Saved entries:
########

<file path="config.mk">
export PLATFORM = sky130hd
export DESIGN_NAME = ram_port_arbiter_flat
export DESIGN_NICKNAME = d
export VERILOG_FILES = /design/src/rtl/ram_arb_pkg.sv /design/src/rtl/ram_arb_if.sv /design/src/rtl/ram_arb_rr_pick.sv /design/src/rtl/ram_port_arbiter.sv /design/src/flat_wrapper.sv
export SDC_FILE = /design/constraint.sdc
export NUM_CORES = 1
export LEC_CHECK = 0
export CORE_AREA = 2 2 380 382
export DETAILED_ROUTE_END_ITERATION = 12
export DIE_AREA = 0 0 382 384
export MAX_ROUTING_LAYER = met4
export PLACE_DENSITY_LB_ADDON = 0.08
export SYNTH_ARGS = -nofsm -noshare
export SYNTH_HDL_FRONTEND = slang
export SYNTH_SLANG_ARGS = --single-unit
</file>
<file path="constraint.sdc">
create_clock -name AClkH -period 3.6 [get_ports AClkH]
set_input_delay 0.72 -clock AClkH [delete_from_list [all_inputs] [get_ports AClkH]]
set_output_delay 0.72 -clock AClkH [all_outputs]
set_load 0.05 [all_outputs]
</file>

########

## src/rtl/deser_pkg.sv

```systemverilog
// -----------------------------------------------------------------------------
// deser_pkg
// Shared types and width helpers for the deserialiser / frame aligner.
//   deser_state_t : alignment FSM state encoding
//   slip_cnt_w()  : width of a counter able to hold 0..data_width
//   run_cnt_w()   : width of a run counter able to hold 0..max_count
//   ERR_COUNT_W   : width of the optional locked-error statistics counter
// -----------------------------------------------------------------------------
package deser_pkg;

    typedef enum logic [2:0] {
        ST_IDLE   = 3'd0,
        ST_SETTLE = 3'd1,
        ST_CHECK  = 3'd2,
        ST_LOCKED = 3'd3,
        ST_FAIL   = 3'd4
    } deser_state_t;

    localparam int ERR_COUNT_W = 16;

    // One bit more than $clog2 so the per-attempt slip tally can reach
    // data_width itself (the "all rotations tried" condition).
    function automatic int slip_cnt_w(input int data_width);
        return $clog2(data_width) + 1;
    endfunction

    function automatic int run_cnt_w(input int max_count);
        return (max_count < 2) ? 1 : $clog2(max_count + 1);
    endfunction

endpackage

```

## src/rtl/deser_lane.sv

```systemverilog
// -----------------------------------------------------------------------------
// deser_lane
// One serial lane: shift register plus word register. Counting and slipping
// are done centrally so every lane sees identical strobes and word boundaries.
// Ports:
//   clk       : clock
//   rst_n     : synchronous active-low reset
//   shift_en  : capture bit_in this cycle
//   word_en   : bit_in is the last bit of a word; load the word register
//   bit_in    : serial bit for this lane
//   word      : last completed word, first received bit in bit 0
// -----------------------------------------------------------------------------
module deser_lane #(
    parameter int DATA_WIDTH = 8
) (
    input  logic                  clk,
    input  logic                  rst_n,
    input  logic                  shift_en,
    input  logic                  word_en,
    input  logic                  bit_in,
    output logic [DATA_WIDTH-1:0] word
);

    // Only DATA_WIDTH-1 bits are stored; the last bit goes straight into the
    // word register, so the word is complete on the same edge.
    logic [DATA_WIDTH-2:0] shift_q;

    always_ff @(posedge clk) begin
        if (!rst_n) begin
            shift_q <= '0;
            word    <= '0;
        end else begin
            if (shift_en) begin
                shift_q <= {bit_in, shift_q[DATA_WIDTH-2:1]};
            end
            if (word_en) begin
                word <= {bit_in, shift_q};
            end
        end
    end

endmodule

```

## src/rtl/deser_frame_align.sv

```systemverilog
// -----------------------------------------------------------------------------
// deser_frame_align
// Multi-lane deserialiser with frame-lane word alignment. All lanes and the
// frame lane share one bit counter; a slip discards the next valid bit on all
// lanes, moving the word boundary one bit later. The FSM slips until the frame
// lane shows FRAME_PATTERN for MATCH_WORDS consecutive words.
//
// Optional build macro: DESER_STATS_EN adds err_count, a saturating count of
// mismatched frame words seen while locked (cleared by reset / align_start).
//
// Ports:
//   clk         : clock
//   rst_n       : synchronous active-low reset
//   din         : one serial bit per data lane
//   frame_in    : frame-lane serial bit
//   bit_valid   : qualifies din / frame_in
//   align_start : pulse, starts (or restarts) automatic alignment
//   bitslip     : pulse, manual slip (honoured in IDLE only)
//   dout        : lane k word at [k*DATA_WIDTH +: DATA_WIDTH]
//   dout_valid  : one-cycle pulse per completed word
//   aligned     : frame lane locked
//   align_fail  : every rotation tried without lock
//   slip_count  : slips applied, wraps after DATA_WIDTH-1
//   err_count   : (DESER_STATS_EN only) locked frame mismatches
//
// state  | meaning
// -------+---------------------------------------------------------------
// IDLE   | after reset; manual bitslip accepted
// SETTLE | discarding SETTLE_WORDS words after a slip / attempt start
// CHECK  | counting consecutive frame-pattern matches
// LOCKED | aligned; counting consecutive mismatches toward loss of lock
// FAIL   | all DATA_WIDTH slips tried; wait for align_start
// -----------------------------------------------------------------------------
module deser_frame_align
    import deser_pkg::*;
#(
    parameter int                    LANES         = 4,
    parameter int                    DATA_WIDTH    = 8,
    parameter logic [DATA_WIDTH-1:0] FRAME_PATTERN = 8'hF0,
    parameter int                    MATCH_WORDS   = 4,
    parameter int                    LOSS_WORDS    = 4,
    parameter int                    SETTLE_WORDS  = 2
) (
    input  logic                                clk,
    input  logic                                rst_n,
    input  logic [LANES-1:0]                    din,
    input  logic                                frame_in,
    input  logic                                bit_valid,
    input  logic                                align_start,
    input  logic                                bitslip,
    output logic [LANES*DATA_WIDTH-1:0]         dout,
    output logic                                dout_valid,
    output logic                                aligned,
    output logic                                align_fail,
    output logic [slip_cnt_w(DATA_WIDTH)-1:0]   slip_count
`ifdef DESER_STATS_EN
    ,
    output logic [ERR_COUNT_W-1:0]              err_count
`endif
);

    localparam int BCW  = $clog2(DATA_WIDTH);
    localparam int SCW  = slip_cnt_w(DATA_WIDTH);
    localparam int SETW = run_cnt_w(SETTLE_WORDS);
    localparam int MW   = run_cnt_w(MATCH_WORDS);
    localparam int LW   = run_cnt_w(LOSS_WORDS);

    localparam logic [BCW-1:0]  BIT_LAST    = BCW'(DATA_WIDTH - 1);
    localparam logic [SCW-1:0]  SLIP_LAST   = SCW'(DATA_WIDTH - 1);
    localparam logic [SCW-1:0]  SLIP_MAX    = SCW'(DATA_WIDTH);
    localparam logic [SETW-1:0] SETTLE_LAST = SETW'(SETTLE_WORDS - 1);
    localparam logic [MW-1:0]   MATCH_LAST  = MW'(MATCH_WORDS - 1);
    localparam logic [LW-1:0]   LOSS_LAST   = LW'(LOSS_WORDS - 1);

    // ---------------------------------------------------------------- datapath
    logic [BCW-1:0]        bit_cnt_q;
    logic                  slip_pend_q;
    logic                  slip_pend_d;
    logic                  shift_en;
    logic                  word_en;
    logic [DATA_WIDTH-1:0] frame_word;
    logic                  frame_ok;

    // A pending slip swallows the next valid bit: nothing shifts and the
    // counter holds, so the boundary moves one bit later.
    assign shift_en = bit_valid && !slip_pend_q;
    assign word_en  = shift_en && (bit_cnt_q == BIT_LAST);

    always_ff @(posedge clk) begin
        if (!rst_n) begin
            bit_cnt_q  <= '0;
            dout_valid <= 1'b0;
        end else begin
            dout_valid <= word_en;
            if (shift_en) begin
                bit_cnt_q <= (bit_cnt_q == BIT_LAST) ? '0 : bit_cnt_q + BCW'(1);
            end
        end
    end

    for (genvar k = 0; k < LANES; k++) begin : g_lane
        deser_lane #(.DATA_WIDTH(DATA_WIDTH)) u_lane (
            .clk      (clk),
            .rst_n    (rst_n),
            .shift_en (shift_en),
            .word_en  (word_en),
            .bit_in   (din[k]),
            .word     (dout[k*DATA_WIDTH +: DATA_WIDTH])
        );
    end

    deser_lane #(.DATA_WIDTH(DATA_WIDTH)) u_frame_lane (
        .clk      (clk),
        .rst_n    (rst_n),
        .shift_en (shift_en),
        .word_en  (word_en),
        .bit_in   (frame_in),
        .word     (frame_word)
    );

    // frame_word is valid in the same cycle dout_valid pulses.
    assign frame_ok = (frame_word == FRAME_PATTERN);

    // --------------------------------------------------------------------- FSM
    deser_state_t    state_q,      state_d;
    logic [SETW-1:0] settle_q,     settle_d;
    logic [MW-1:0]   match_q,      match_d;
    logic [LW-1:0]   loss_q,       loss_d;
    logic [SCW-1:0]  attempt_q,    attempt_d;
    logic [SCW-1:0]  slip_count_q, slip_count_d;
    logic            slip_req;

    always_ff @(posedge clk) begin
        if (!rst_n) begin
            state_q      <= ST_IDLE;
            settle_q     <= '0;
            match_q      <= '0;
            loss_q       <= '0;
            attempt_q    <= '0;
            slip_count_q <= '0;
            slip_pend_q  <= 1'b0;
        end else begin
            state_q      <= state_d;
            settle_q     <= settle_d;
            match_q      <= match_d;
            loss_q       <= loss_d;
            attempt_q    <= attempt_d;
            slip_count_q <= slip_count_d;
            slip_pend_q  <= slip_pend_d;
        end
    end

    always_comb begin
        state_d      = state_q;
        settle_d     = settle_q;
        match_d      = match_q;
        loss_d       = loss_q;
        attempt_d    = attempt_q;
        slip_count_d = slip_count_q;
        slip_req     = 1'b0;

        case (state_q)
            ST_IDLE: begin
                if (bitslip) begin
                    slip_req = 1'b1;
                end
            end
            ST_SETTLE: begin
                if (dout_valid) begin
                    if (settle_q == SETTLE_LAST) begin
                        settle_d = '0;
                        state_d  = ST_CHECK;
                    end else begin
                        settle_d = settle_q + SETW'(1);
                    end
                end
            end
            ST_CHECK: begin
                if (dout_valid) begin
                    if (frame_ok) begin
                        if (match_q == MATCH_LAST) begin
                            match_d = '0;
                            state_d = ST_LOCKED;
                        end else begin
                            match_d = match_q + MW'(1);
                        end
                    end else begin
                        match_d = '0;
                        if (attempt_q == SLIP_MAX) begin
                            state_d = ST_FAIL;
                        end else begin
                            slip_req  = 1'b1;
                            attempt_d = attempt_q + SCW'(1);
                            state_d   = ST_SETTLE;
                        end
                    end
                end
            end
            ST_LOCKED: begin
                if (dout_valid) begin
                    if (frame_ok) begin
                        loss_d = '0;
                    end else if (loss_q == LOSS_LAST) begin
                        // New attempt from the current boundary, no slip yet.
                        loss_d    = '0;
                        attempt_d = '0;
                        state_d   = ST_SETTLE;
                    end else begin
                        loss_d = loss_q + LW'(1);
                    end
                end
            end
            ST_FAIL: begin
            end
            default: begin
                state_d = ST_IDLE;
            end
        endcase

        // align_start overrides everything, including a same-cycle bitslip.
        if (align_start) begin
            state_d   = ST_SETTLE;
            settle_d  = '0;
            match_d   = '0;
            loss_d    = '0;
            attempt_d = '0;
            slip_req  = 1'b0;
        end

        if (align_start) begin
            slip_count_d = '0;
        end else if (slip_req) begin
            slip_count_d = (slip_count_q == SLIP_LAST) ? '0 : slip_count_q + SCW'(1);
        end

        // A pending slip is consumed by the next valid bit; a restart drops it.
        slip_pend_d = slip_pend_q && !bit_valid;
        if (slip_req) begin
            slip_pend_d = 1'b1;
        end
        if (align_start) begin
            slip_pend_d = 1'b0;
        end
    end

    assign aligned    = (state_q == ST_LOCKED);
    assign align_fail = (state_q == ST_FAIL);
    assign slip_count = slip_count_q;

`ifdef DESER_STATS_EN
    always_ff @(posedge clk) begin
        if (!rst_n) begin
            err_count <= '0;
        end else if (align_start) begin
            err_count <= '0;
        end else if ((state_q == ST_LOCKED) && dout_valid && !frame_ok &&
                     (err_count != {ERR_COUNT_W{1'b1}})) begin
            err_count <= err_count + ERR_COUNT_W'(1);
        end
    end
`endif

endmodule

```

########

* **Exercise**: Nothing should appear in the answer except the lines above from the line with "export DIE_AREA = 0 0 382 384" through the line with "create_clock -name AClkH", both included, written out exactly.

* **Task output**:
export DIE_AREA = 0 0 382 384
export MAX_ROUTING_LAYER = met4
export PLACE_DENSITY_LB_ADDON = 0.08
export SYNTH_ARGS = -nofsm -noshare
export SYNTH_HDL_FRONTEND = slang
export SYNTH_SLANG_ARGS = --single-unit
</file>
<file path="constraint.sdc">
create_clock -name AClkH -period 3.6 [get_ports AClkH]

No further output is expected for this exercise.